• WHAT YOU HAVE TO DO:
Copy verbatim the block of lines in the entries below whose first line contains "[sequential cells by" and whose last line contains "[through the flow]". Leave out all other lines.
### RECORDS FOR THE EXERCISE
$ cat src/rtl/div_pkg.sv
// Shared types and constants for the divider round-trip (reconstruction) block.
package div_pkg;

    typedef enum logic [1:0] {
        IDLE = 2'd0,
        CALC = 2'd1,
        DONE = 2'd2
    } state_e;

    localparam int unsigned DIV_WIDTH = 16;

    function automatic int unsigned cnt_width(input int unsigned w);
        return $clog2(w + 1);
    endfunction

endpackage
######
### RECORDS FOR THE EXERCISE
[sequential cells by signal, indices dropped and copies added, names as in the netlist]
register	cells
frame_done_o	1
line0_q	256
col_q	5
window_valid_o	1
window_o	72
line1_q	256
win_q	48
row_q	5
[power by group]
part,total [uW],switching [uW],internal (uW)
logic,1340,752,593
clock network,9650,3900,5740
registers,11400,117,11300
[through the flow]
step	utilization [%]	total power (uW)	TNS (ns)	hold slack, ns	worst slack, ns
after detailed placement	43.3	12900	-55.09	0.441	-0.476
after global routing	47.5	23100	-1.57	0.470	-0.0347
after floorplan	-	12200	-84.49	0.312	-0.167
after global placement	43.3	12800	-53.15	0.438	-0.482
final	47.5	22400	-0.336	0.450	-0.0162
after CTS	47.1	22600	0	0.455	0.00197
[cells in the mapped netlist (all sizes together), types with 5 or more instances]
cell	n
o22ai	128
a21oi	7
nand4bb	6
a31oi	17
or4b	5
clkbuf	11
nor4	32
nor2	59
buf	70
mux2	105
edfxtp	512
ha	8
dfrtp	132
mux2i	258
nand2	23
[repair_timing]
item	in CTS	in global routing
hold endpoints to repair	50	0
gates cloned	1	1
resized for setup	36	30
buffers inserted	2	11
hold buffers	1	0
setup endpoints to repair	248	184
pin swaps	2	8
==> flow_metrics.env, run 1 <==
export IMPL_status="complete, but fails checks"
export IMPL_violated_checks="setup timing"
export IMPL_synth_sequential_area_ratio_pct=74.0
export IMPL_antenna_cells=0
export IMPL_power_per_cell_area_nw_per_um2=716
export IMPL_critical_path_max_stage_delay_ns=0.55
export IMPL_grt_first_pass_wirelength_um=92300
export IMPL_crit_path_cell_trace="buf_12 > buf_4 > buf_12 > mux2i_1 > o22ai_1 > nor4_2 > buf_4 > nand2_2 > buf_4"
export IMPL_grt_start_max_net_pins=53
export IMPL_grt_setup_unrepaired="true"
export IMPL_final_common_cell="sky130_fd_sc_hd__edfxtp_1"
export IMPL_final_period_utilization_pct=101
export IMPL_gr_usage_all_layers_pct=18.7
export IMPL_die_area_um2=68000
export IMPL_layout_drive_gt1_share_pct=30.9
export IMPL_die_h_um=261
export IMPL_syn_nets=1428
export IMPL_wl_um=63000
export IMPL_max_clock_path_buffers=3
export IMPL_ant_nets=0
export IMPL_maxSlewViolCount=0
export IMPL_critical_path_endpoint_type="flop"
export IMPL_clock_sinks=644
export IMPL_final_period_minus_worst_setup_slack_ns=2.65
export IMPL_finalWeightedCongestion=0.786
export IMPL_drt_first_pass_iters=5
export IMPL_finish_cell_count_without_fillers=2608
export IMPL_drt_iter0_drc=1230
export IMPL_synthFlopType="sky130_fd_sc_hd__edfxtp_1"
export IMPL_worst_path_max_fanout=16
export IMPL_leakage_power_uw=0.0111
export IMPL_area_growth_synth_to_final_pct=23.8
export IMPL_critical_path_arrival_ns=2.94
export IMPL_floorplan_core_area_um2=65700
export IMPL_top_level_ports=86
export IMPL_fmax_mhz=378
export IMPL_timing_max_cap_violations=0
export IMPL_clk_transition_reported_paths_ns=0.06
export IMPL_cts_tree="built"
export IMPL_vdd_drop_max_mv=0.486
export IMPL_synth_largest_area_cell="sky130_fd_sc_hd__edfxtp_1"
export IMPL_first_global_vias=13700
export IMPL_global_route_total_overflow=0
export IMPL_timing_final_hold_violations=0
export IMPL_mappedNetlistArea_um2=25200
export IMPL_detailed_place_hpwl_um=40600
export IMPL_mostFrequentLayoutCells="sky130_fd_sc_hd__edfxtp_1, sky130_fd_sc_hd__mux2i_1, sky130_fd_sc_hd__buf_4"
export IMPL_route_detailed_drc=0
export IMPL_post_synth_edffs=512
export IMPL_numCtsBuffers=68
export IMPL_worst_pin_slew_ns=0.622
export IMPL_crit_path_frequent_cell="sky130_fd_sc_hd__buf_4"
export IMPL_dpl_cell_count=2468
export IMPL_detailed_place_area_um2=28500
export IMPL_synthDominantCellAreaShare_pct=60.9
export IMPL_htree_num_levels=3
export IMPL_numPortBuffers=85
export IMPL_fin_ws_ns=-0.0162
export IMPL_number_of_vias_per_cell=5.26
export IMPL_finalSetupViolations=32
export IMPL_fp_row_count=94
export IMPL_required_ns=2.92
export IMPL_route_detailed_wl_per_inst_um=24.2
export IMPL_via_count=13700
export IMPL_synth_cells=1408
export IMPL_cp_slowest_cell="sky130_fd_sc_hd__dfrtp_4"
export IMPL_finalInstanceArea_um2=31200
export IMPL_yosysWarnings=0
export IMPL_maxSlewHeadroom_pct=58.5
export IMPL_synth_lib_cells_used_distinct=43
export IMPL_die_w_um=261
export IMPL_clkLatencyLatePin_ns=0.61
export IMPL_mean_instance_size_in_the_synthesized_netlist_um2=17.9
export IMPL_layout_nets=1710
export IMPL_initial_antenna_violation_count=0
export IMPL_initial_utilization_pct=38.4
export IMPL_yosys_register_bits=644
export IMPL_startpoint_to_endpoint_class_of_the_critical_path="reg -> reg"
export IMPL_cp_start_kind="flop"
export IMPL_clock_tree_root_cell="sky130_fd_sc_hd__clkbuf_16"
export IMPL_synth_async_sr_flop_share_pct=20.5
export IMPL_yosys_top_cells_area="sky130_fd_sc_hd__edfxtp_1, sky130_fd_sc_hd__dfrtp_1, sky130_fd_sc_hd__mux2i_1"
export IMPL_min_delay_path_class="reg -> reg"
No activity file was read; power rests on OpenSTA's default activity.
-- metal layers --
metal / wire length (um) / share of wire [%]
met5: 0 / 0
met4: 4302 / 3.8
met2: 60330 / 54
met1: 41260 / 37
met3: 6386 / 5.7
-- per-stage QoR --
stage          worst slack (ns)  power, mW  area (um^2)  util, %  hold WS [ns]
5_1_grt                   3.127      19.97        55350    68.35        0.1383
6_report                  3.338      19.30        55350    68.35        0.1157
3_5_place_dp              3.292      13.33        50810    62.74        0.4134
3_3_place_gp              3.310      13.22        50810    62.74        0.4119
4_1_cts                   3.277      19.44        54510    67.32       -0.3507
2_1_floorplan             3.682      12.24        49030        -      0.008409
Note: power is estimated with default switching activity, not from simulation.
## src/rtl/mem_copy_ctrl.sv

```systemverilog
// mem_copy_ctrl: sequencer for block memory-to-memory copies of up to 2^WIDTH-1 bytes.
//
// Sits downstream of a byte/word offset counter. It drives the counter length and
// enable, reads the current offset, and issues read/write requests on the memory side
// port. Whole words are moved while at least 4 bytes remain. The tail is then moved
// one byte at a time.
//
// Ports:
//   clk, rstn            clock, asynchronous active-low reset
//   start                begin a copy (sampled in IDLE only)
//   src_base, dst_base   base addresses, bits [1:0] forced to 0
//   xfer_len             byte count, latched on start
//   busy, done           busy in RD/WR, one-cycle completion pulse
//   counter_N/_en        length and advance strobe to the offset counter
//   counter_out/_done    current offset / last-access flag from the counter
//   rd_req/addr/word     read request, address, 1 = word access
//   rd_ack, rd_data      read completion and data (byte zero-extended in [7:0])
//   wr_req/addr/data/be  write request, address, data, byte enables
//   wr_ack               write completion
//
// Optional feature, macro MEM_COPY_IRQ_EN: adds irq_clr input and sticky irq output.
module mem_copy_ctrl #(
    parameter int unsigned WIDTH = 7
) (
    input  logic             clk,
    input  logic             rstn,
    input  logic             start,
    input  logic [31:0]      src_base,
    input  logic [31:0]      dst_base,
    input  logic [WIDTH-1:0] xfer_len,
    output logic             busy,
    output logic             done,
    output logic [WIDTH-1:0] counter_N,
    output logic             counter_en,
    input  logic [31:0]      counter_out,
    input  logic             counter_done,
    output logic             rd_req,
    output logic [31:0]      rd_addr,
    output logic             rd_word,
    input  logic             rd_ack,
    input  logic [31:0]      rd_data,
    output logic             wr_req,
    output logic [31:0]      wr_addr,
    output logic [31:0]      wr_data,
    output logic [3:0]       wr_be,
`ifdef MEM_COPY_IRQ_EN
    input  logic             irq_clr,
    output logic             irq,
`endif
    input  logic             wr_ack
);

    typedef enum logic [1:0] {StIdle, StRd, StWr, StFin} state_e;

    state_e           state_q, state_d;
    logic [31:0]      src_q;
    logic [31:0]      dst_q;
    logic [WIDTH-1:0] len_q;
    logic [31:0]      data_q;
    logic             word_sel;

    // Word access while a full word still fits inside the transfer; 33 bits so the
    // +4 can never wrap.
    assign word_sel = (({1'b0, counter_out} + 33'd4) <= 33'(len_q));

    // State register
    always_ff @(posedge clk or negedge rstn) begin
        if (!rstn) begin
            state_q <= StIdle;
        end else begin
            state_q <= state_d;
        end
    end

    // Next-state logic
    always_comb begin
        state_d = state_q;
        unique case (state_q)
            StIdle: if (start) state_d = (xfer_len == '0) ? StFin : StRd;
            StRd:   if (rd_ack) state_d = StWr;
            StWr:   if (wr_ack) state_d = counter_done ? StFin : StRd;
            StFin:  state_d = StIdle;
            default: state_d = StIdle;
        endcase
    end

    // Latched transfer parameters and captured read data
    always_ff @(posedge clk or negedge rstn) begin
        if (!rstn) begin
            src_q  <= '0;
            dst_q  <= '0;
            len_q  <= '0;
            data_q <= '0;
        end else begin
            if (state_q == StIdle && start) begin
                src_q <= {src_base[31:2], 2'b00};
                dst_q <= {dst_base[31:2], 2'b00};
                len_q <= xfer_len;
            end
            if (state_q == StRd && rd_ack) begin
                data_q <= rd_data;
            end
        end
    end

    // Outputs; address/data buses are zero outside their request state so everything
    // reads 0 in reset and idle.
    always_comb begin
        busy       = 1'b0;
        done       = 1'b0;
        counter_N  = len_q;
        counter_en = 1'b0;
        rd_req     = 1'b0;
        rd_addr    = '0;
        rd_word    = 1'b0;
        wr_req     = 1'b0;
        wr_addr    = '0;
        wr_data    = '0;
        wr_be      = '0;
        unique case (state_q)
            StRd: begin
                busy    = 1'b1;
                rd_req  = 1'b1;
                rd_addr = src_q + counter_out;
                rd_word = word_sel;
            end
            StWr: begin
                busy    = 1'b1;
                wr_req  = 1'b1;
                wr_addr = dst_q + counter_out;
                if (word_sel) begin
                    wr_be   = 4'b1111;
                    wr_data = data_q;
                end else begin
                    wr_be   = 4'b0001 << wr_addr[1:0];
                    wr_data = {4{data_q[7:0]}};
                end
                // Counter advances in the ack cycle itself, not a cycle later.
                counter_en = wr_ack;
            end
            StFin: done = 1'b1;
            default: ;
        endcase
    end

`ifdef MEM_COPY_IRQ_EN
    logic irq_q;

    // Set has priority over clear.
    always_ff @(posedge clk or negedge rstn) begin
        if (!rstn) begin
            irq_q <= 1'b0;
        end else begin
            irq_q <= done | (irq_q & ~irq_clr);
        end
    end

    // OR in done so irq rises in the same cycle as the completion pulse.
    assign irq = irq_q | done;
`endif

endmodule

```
######
• FINAL ANSWER:
[sequential cells by signal, indices dropped and copies added, names as in the netlist]
register	cells
frame_done_o	1
line0_q	256
col_q	5
window_valid_o	1
window_o	72
line1_q	256
win_q	48
row_q	5
[power by group]
part,total [uW],switching [uW],internal (uW)
logic,1340,752,593
clock network,9650,3900,5740
registers,11400,117,11300
[through the flow]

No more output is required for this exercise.